> RPython makes you insert these hints to the trace compiler (can_enter_jit, jit_merge_point) about when to start/stop running a trace, does this buy you anything?
As I understand it, those are hints as to domain-specific optimizations that can be made by the trace compiler. The author mentioned that a lot of the low-hanging fruit in the converge vm was down to correctly hinting to the trace compiler what assumptions it could make.
"The second tactic is to tell the JIT when it doesn't need to include a calculation in a trace at all. The basic idea here is that when creating a trace, we often know that certain pieces of information are fairly unlikely to change in that context. We can then tell the JIT that these are constant for that trace: it will insert an appropriate guard to ensure that is true, often allowing subsequent calculations to be optimised away. The use of the word constant here can mislead: it's not a static constant in the sense that it's fixed at compile-time. Rather, it is a dynamic value that, in the context of a particular trace, is unlikely to change. Promoting values and eliding functions are the main tools in this context: Carl Friedrich Bolz described examples in a series of blog posts. The new Converge VM, for examples, uses maps (which date back to Self), much as outlined by Carl Friedrich."
I'm sure that you could provide such an interface to LuaJIT but it wouldn't be as trivial as just writing the interpreter in Lua.
I don't think that can_enter_jit and jit_merge_point are hints for optimization. I'm not particularly familiar with JIT compilation, or RPython, but it looks like RPython provides other methods for doing trace optimization.
For example, there is a decorator `@purefunction` which hints to the translator that a function will always return the same output given the same input, even if it is operating on a data structure that could be considered "opaque".
I'm not familiar either, I'm just going off the article.
"One thing the trace optimiser knows is that because program_counter is passed to jit_merge_point as a way of identifying the current position in the user's end program, any calculations based on it must be constant. These are thus easily optimised away, leaving the trace looking as in Figure 3."
I think you're right that jit_merge_point affects performance. My point was that this isn't an optimization of the JIT compilation, so much as it is a requirement for a JIT compiler to be able to operate. The compiler has to know what defines an execution frame. Once you've done that, there are definitely other optimizations that go in to reducing the opacity of your interpreter to the JIT compiler.

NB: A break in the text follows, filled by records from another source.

$ cat src/flat_wrapper.sv
// flat-port wrapper written by rule: the top's interface ports become plain ports
module ram_arbiter_flat 
#(
    parameter int ADDR_W   = 8,
    parameter int DATA_W   = 8,
    parameter int LOCK_MAX = 4
)
  (clk, rst, arb_a_req, arb_a_we, arb_a_lock, arb_a_addr, arb_a_wdata, arb_b_req, arb_b_we, arb_b_lock, arb_b_addr, arb_b_wdata, arb_ram_rdata, arb_a_gnt, arb_a_rvalid, arb_a_rdata, arb_b_gnt, arb_b_rvalid, arb_b_rdata, arb_ram_we, arb_ram_waddr, arb_ram_wdata, arb_ram_re, arb_ram_raddr);
  ram_arbiter_if #(.ADDR_W(ADDR_W), .DATA_W(DATA_W)) arb_i ();
  input  logic clk;
  input  logic rst;
  input wire logic [$bits(arb_i.a_req)-1:0] arb_a_req;
  input wire logic [$bits(arb_i.a_we)-1:0] arb_a_we;
  input wire logic [$bits(arb_i.a_lock)-1:0] arb_a_lock;
  input wire logic [$bits(arb_i.a_addr)-1:0] arb_a_addr;
  input wire logic [$bits(arb_i.a_wdata)-1:0] arb_a_wdata;
  input wire logic [$bits(arb_i.b_req)-1:0] arb_b_req;
  input wire logic [$bits(arb_i.b_we)-1:0] arb_b_we;
  input wire logic [$bits(arb_i.b_lock)-1:0] arb_b_lock;
  input wire logic [$bits(arb_i.b_addr)-1:0] arb_b_addr;
  input wire logic [$bits(arb_i.b_wdata)-1:0] arb_b_wdata;
  input wire logic [$bits(arb_i.ram_rdata)-1:0] arb_ram_rdata;
  output wire logic [$bits(arb_i.a_gnt)-1:0] arb_a_gnt;
  output wire logic [$bits(arb_i.a_rvalid)-1:0] arb_a_rvalid;
  output wire logic [$bits(arb_i.a_rdata)-1:0] arb_a_rdata;
  output wire logic [$bits(arb_i.b_gnt)-1:0] arb_b_gnt;
  output wire logic [$bits(arb_i.b_rvalid)-1:0] arb_b_rvalid;
  output wire logic [$bits(arb_i.b_rdata)-1:0] arb_b_rdata;
  output wire logic [$bits(arb_i.ram_we)-1:0] arb_ram_we;
  output wire logic [$bits(arb_i.ram_waddr)-1:0] arb_ram_waddr;
  output wire logic [$bits(arb_i.ram_wdata)-1:0] arb_ram_wdata;
  output wire logic [$bits(arb_i.ram_re)-1:0] arb_ram_re;
  output wire logic [$bits(arb_i.ram_raddr)-1:0] arb_ram_raddr;
  assign arb_i.a_req = arb_a_req;
  assign arb_i.a_we = arb_a_we;
  assign arb_i.a_lock = arb_a_lock;
  assign arb_i.a_addr = arb_a_addr;
  assign arb_i.a_wdata = arb_a_wdata;
  assign arb_i.b_req = arb_b_req;
  assign arb_i.b_we = arb_b_we;
  assign arb_i.b_lock = arb_b_lock;
  assign arb_i.b_addr = arb_b_addr;
  assign arb_i.b_wdata = arb_b_wdata;
  assign arb_i.ram_rdata = arb_ram_rdata;
  assign arb_a_gnt = arb_i.a_gnt;
  assign arb_a_rvalid = arb_i.a_rvalid;
  assign arb_a_rdata = arb_i.a_rdata;
  assign arb_b_gnt = arb_i.b_gnt;
  assign arb_b_rvalid = arb_i.b_rvalid;
  assign arb_b_rdata = arb_i.b_rdata;
  assign arb_ram_we = arb_i.ram_we;
  assign arb_ram_waddr = arb_i.ram_waddr;
  assign arb_ram_wdata = arb_i.ram_wdata;
  assign arb_ram_re = arb_i.ram_re;
  assign arb_ram_raddr = arb_i.ram_raddr;
  ram_arbiter #(.ADDR_W(ADDR_W), .DATA_W(DATA_W), .LOCK_MAX(LOCK_MAX)) u_core (.clk(clk), .rst(rst), .arb(arb_i));
endmodule
$ cat config.mk
export PLATFORM = sky130hd
export DESIGN_NAME = ram_arbiter_flat
export DESIGN_NICKNAME = d
export VERILOG_FILES = /design/src/rtl/ram_arbiter_if.sv /design/src/rtl/ram_arbiter.sv /design/src/flat_wrapper.sv
export SDC_FILE = /design/constraint.sdc
export NUM_CORES = 1
export LEC_CHECK = 0
export CAP_MARGIN = 25
export CORE_AREA = 4 4 73 48
export DETAILED_ROUTE_END_ITERATION = 7
export DIE_AREA = 0 0 77 52
export PLACE_DENSITY_LB_ADDON = 0.2
export SYNTH_ARGS = -nofsm -noshare
export SYNTH_HDL_FRONTEND = slang
export SYNTH_SLANG_ARGS = --single-unit
$ cat constraint.sdc
create_clock -name clk -period 3.9 [get_ports clk]
set_input_delay 0.39 -clock clk [delete_from_list [all_inputs] [get_ports clk]]
set_output_delay 0.39 -clock clk [all_outputs]
set_load 0.02 [all_outputs]
### config.mk
export PLATFORM = sky130hd
export DESIGN_NAME = snes_poll_scheduler
export DESIGN_NICKNAME = d
export VERILOG_FILES = /design/src/rtl/snes_pkg.sv /design/src/rtl/sync_2ff.sv /design/src/rtl/snes_poll_scheduler.sv
export SDC_FILE = /design/constraint.sdc
export NUM_CORES = 1
export LEC_CHECK = 0
export ABC_AREA = 1
export CORE_MARGIN = 5
export CORE_UTILIZATION = 50
export DETAILED_ROUTE_END_ITERATION = 10
export GPL_TIMING_DRIVEN = 1
export PLACE_DENSITY = 0.74
export SLEW_MARGIN = 5
export SYNTH_ARGS = -nofsm -noshare
export SYNTH_HDL_FRONTEND = slang
export SYNTH_SLANG_ARGS = --single-unit
### constraint.sdc
create_clock -name CLOCK -period 2.8 [get_ports CLOCK]
set_input_delay 0.42 -clock CLOCK [delete_from_list [all_inputs] [get_ports CLOCK]]
set_output_delay 0.42 -clock CLOCK [all_outputs]
set_load 0.01 [all_outputs]
### src/rtl/snes_pkg.sv
// ---------------------------------------------------------------------------
// snes_pkg
// Shared definitions for the SNES controller poll scheduler:
//   - default timing constants for a 50 MHz clock
//   - FSM state encoding
//   - named bit positions within the 12-bit BUTTONS words
// ---------------------------------------------------------------------------
package snes_pkg;

    // Default timing, in clock cycles at 50 MHz
    localparam int LATCH_CYC_DEF = 600;     // 12 us latch strobe
    localparam int HALF_CYC_DEF  = 300;     // 6 us shift-clock half period
    localparam int POLL_CYC_DEF  = 833333;  // 60 Hz poll period

    // The pad always shifts out 16 bits; only the first 12 are buttons.
    localparam int NUM_BITS = 16;

    typedef enum logic [2:0] {
        ST_IDLE  = 3'd0,
        ST_LATCH = 3'd1,
        ST_HIGH  = 3'd2,
        ST_LOW   = 3'd3,
        ST_DONE  = 3'd4
    } state_e;

    // Bit positions inside BUTTONS1/BUTTONS2 (serial order from the pad)
    localparam int BTN_B      = 0;
    localparam int BTN_Y      = 1;
    localparam int BTN_SELECT = 2;
    localparam int BTN_START  = 3;
    localparam int BTN_UP     = 4;
    localparam int BTN_DOWN   = 5;
    localparam int BTN_LEFT   = 6;
    localparam int BTN_RIGHT  = 7;
    localparam int BTN_A      = 8;
    localparam int BTN_X      = 9;
    localparam int BTN_L      = 10;
    localparam int BTN_R      = 11;

    localparam int NUM_BTN = BTN_R + 1;

endpackage

### src/rtl/sync_2ff.sv
// ---------------------------------------------------------------------------
// sync_2ff
// Two-flop synchronizer for one asynchronous pad data line. Both flops
// reset to 1, the idle (released) level of an SNES data line.
// Ports:
//   clk_i  - clock
//   rst_i  - asynchronous active-high reset
//   d_i    - asynchronous input
//   q_o    - synchronized output (two cycles of latency)
// ---------------------------------------------------------------------------
module sync_2ff (
    input  logic clk_i,
    input  logic rst_i,
    input  logic d_i,
    output logic q_o
);

    logic meta_q;
    logic sync_q;

    always_ff @(posedge clk_i or posedge rst_i) begin
        if (rst_i) begin
            meta_q <= 1'b1;
            sync_q <= 1'b1;
        end else begin
            meta_q <= d_i;
            sync_q <= meta_q;
        end
    end

    assign q_o = sync_q;

endmodule

### src/rtl/snes_poll_scheduler.sv
// ---------------------------------------------------------------------------
// snes_poll_scheduler
// Periodically polls two SNES controllers sharing LATCH/PULSE and publishes
// their 12 button bits as active-high words.
//
// Ports:
//   CLOCK     - single clock, rising edge
//   RESET     - asynchronous active-high reset
//   ENABLE    - a poll starts on a poll tick only while ENABLE=1
//   DATA1/2   - serial pad data, active-low, asynchronous
//   LATCH     - shared latch strobe
//   PULSE     - shared shift clock, idles high
//   BUTTONS1/2- button words, bit order B,Y,Sel,Start,U,D,L,R,A,X,L,R
//   VALID     - one-cycle strobe in the cycle BUTTONS1/2 take new values
//   BUSY      - high from LATCH rise through the VALID cycle
//
// Handshake: VALID is a plain one-cycle strobe with no ready/back-pressure;
// BUTTONS1/2 are stable from the VALID cycle until the next VALID.
//
// Timing: LATCH rises in the cycle after the poll tick. A poll is
// LATCH_CYC cycles of LATCH, then 16 x (HALF_CYC high + HALF_CYC low) of
// PULSE, then one DONE cycle; VALID is registered from DONE, so LATCH rise
// to VALID is LATCH_CYC + 32*HALF_CYC + 1 cycles.
// ---------------------------------------------------------------------------
module snes_poll_scheduler
    import snes_pkg::*;
#(
    parameter int LATCH_CYC = LATCH_CYC_DEF,
    parameter int HALF_CYC  = HALF_CYC_DEF,
    parameter int POLL_CYC  = POLL_CYC_DEF
) (
    input  logic        CLOCK,
    input  logic        RESET,
    input  logic        ENABLE,
    input  logic        DATA1,
    input  logic        DATA2,
    output logic        LATCH,
    output logic        PULSE,
    output logic [11:0] BUTTONS1,
    output logic [11:0] BUTTONS2,
    output logic        VALID,
    output logic        BUSY
);

    localparam int CNT_MAX = (LATCH_CYC > HALF_CYC) ? LATCH_CYC : HALF_CYC;
    localparam int CNT_W   = $clog2(CNT_MAX + 1);
    localparam int POLL_W  = $clog2(POLL_CYC);

    localparam logic [CNT_W-1:0]  LATCH_LAST = CNT_W'(LATCH_CYC - 1);
    localparam logic [CNT_W-1:0]  HALF_LAST  = CNT_W'(HALF_CYC - 1);
    localparam logic [POLL_W-1:0] POLL_LAST  = POLL_W'(POLL_CYC - 1);
    localparam logic [3:0]        IDX_LAST   = 4'(NUM_BITS - 1);

    // A poll must finish (including the VALID cycle) before the next tick.
    generate
        if (POLL_CYC <= LATCH_CYC + 32 * HALF_CYC + 2) begin : g_bad_params
            $error("snes_poll_scheduler: POLL_CYC too short for one poll");
        end
    endgenerate

    state_e              state_q, state_d;
    logic [CNT_W-1:0]    cnt_q, cnt_d;
    logic [3:0]          idx_q, idx_d;
    logic [POLL_W-1:0]   poll_q;
    logic                poll_tick;
    logic                sample_en;
    logic                data1_s, data2_s;
    logic [NUM_BTN-1:0]  samp1_q, samp2_q;
    logic [NUM_BTN-1:0]  btn1_q, btn2_q;
    logic                valid_q;

    sync_2ff u_sync1 (.clk_i(CLOCK), .rst_i(RESET), .d_i(DATA1), .q_o(data1_s));
    sync_2ff u_sync2 (.clk_i(CLOCK), .rst_i(RESET), .d_i(DATA2), .q_o(data2_s));

    // Free-running poll counter; the wrap cycle is the tick.
    assign poll_tick = (poll_q == POLL_LAST);

    always_ff @(posedge CLOCK or posedge RESET) begin
        if (RESET)          poll_q <= '0;
        else if (poll_tick) poll_q <= '0;
        else                poll_q <= poll_q + 1'b1;
    end

    // FSM state register
    always_ff @(posedge CLOCK or posedge RESET) begin
        if (RESET) begin
            state_q <= ST_IDLE;
            cnt_q   <= '0;
            idx_q   <= '0;
        end else begin
            state_q <= state_d;
            cnt_q   <= cnt_d;
            idx_q   <= idx_d;
        end
    end

    // FSM next-state logic
    always_comb begin
        state_d = state_q;
        cnt_d   = cnt_q;
        idx_d   = idx_q;
        case (state_q)
            ST_IDLE: begin
                cnt_d = '0;
                // valid_q guard keeps the VALID cycle inside the busy window
                if (poll_tick && ENABLE && !valid_q) state_d = ST_LATCH;
            end
            ST_LATCH: begin
                if (cnt_q == LATCH_LAST) begin
                    state_d = ST_HIGH;
                    cnt_d   = '0;
                    idx_d   = '0;
                end else begin
                    cnt_d = cnt_q + 1'b1;
                end
            end
            ST_HIGH: begin
                if (cnt_q == HALF_LAST) begin
                    state_d = ST_LOW;
                    cnt_d   = '0;
                end else begin
                    cnt_d = cnt_q + 1'b1;
                end
            end
            ST_LOW: begin
                if (cnt_q == HALF_LAST) begin
                    cnt_d   = '0;
                    idx_d   = idx_q + 1'b1;
                    state_d = (idx_q == IDX_LAST) ? ST_DONE : ST_HIGH;
                end else begin
                    cnt_d = cnt_q + 1'b1;
                end
            end
            ST_DONE: state_d = ST_IDLE;
            default: state_d = ST_IDLE;
        endcase
    end

    // FSM outputs
    always_comb begin
        LATCH = (state_q == ST_LATCH);
        PULSE = (state_q != ST_LOW);
        BUSY  = (state_q != ST_IDLE) || valid_q;
    end

    // Sample on the last HIGH cycle; bits 12..15 have no slot and drop out.
    assign sample_en = (state_q == ST_HIGH) && (cnt_q == HALF_LAST);

    always_ff @(posedge CLOCK or posedge RESET) begin
        if (RESET) begin
            samp1_q <= '0;
            samp2_q <= '0;
        end else if (sample_en) begin
            for (int b = 0; b < NUM_BTN; b++) begin
                if (idx_q == 4'(b)) begin
                    samp1_q[b] <= data1_s;
                    samp2_q[b] <= data2_s;
                end
            end
        end
    end

    // Publish whole words only, so a partial shift is never visible.
    always_ff @(posedge CLOCK or posedge RESET) begin
        if (RESET) begin
            btn1_q  <= '0;
            btn2_q  <= '0;
            valid_q <= 1'b0;
        end else begin
            valid_q <= (state_q == ST_DONE);
            if (state_q == ST_DONE) begin
                btn1_q <= ~samp1_q;
                btn2_q <= ~samp2_q;
            end
        end
    end

    assign BUTTONS1 = btn1_q;
    assign BUTTONS2 = btn2_q;
    assign VALID    = valid_q;

endmodule

==> impl_results.md <==
- Status: complete, no violations
- Root Buffer: clkbuf_8
- CTS sink cnt: 90
- Finished layout cell area: 4850 um^2
- Max cap viols: 0
- Clock Skews: 12.8 ps
- Pwr Density: 480 nW/um^2
- Syn_nets: 516
- Num CTS Buffers: 9
- Area delta synth->final: 15.6%
- Startpoint Class: register
- Final setup fails: 0
- Cell count after placement: 631
- Part of the power in registers: 0.563
- Final wirelength: 8120 um
- Dpl hpwl: 5900 um
- Share of the yosys chip area belonging to registers: 0.538
- Final Worst Setup Slack: 533 ps
- HP Class: input pin to async pin
- Cts hold-fix bufs: 0
- Count of input and output buffers: 32
- Total chip power: 2.33 mW
- DRT antenna net count: 0
- Tcrit/Tclk final: 0.809
- Most common library cell in the layout ignoring fill and taps: nand2_1
- Synth Instances: 504
- CTS tree: yes
- Top Ports: 33
- Mean area per synthesized cell: 8.32 um^2
- Worst vdd ir: 0.000282 V
- Clk buf depth: 2
- Utilization after layout: 0.593
- Die H: 102 um
- First-pass GRT wire length: 14300 um
- Gpl congestion: 0.929
- Most frequent cells in the layout: nand2_1 (150), dfrtp_1 (86), nor2_1 (56)
- Pre-Repair DR Iteration Count: 4
- Most numerous cell on the critical path: nor2_1
- Total gr overflow: 0
- WHS: 286 ps
- Clk pwr share: 0.423
- Clk slew on worst S/H paths: 90 ps
- Clock Latency Late Sink: 350 ps
- Initial Util: 0.513
- Post-CTS Setup Inserts: 0
- Die X: 102 um
- Crit path max fanout: 12
- Minimum clock period: 2270 ps
- Tightest Pin Transition: 768 ps
- Worst Path Arrival: 1850 ps
- Total Nets Final: 549
- Slowest-stage cell, CP: dfrtp_1
- Area after DPL: 4620 um^2
- Vias: 3309
- Antenna Cells: 0
- Critical path class: register to output port
- Vias per inst: 5.11
- Die ar.: 10300 um^2
- Worst-case reg-to-reg path depth: 7
- FP Rows: 33
- Cell Chain, Critical Path: nor2_1, inv_1, nor2_1, nand2_1, clkdlybuf4s50_1
- Int Power: 1.83 mW
- Dpl ws: 898 ps
- Switching Share: 0.214
- Reg2Reg Setup Slack: 1020 ps
- Resize count post-CTS: 0
- Drt initial violations: 150
- Endpoints failing hold: 0
- Number of distinct library cells after synthesis: 29
- Final TNS setup: 0 ps
- WP data required: 2380 ps
- LEAKAGE: 2.34 nW
- Largest net degree at the start of global routing: 81
- RSZ-0062 raised after global routing: false
- Warnings from Yosys: 0
- Sw Pwr: 0.499 mW
- WL per Instance: 12.6 um
- Slew margin rel.: 0.486
- Max Freq: 441 MHz
- Post-Layout Cell Count: 647
- Core Box Area: 8180 um^2
- Vias in the first global route: 3210
- CP max stage delay: 530 ps
- FF-to-FF End: poll_q[13]
- Antenna violations before repair: 0
- Layout cell share with drive strength beyond 1: 0.0701
- Critical R2R Launch: poll_q[0]
- #FFs+latches synth: 90
- Total GRT Usage: 0.172
- CP top delay family: buffers and inverters
- Slew Viols, Final: 0
- Crit path buf inv count: 2
- H-tree Lvls: 3
- Logic pwr share: 0.014
- CP Capture Type: output port
- Drt drc: 0
- Cell Area, Synth: 4190 um^2
==> cell type report <==
cell class | instances | area [um^2]
Clock buffer | 10 | 128
Clock inverter | 6 | 96.3
Fill cell | 702 | 3330
Inverter | 52 | 196
Multi-Input combinational cell | 350 | 1690
Sequential cell | 90 | 2260
Tap cell | 105 | 131
Timing Repair Buffer | 34 | 348
==> registers in the layout (all words and copies together), names as in the netlist <==
| name | cells |
|---|---|
| BUTTONS1 | 12 |
| state_q | 3 |
| BUTTONS2 | 12 |
| cnt_q | 10 |
| u_sync2.meta_q | 1 |
| u_sync1.q_o | 1 |
| u_sync2.q_o | 1 |
| samp1_q | 12 |
| idx_q | 4 |
| poll_q | 20 |
| samp2_q | 12 |
| VALID | 1 |
| u_sync1.meta_q | 1 |
==> logic make-up (layout without fill, tap and decap cells) <==
group,Yosys count,in the layout,share of synthesized area
and+or+nand+nor,285,285,0.295
buffers and inverters,64,102,0.0585
xor gates and xnor gates,18,18,0.0376
DFF,90,90,0.538
AOI/OAI and AO/OA,40,40,0.0501
adders and majority gates,7,7,0.0209
==> Yosys cell counts <==
master,instances,share of area
nand4_4,1,0.0051
nand4_1,2,0.0030
or2_2,2,0.0030
o21ai_0,31,0.037
o22ai_1,1,0.0015
nand2_2,1,0.0015
nand3_1,55,0.066
inv_1,47,0.042
clkbuf_1,8,0.0072
nor3_2,1,0.0024
o31ai_1,1,0.0018
o21bai_1,1,0.0018
buf_2,4,0.0048
clkinv_1,1,0.00089
dfrtp_1,86,0.51
xnor2_1,3,0.0063
nor2_4,4,0.011
nor2_1,56,0.050
a21oi_1,5,0.0060
dfstp_2,4,0.025
nor4_1,1,0.0015
nand2_1,150,0.13
a22o_1,1,0.0021
nor2_2,2,0.0030
xor2_1,15,0.031
nor3_1,9,0.011
ha_1,7,0.021
nor3_4,1,0.0039
inv_2,4,0.0036
==> worst max-delay path by stage <==
stage               startpoint           to  slack, ps  cells after the start
floorplan                RESET  BUTTONS1[0]         50                      1
global placement    state_q[2]         BUSY        940                      5
detailed placement  state_q[2]         BUSY        900                      5
CTS                 state_q[2]         BUSY        500                      5
global route        state_q[2]         BUSY        400                      5
finish              state_q[2]         BUSY        530                      5
==> worst reg2reg max path, delay by kind of cell (launching register included) <==
kind | cells | cell delay, ps
adders and majority gates | 1 | 190
buffers and inverters | 2 | 470
DFF | 1 | 430
and+or+nand+nor | 4 | 570
==> routing by layer <==
metal,share of wire,up-vias,global-route usage
met5,0,-,0
li1,-,1662,-
met4,0.017,0,0.0767
met3,0.049,13,0.0255
met2,0.47,89,0.277
met1,0.47,1545,0.233
==> power by group through the flow <==
stage                     registers (mW)  clock network, mW  logic (mW)
after CTS                           1.31               1.01      0.0359
final                               1.31              0.984      0.0336
after detailed placement            1.34                  0      0.0360
after global routing                1.31               1.06      0.0401
after floorplan                     1.33                  0      0.0230
after global placement              1.34                  0      0.0353
Power figures use the tool's default switching activity.
$ cat config.mk
export PLATFORM = sky130hd
export DESIGN_NAME = ftoi_pipe
export DESIGN_NICKNAME = d
export VERILOG_FILES = /design/src/rtl/ftoi_pipe.sv
export SDC_FILE = /design/constraint.sdc
export NUM_CORES = 1
export LEC_CHECK = 0
export BUFFER_PORTS_ARGS = -buffer_cell sky130_fd_sc_hd__clkbuf_2
export CAP_MARGIN = 20
export CELL_PAD_IN_SITES_DETAIL_PLACEMENT = 1
export CELL_PAD_IN_SITES_GLOBAL_PLACEMENT = 1
export CORE_MARGIN = 10
export CORE_UTILIZATION = 49
export CTS_BUF_LIST = sky130_fd_sc_hd__clkbuf_4 sky130_fd_sc_hd__clkbuf_8
export CTS_CLUSTER_DIAMETER = 150
export CTS_CLUSTER_SIZE = 14
export DETAILED_ROUTE_END_ITERATION = 8
export PLACE_DENSITY = 0.9
export SLEW_MARGIN = 20
export SYNTH_ARGS = -nofsm -noshare
export SYNTH_HDL_FRONTEND = slang
export SYNTH_SLANG_ARGS = --single-unit
$ cat constraint.sdc
create_clock -name clk -period 6.45 [get_ports clk]
set_clock_uncertainty 0.15 [all_clocks]
set_input_delay 0.645 -clock clk [delete_from_list [all_inputs] [get_ports clk]]
set_output_delay 0.645 -clock clk [all_outputs]
set_load 0.01 [all_outputs]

So, you're probably right that a fair amount of optimization can come from doing a good job of defining what identifies an execution frame. I'm curious though, if these are the sorts of "low hanging fruit" the author was referring to, or if they're included in the straightforward port of the original C interpreter.
From the section on "Optimizing an RPython JIT" it seems that the he's doing a lot more than just defining his execution frame.
> The first tactic is to remove as many instances of arbitrarily resizable lists as possible. The JIT can never be sure when appending an item to such a list might require a resize, and is thus forced to add (opaque) calls to internal list operations to deal with this possibility.
I guess my orginal point was that RPython has lots of hooks (eg the decorators that you mentioned) which allow the JIT to effectively trace the interpreted program. You would probably have to extend LuaJIT with similar hooks in order to use it in the same way. As tomp pointed out, the interpreter loop itself is not a good candidate for tracing. The JIT needs to at least know about the interpreters program counter to be able to identify loops in the interpreted program. You're right that referring to these as optimizations is inaccurate.
jit_merge_point isn't an optimization. It tells the PyPy JIT how to separate the parts of the trace that are part of your interpreter loop and the parts of the trace that are implementation of each bytecode.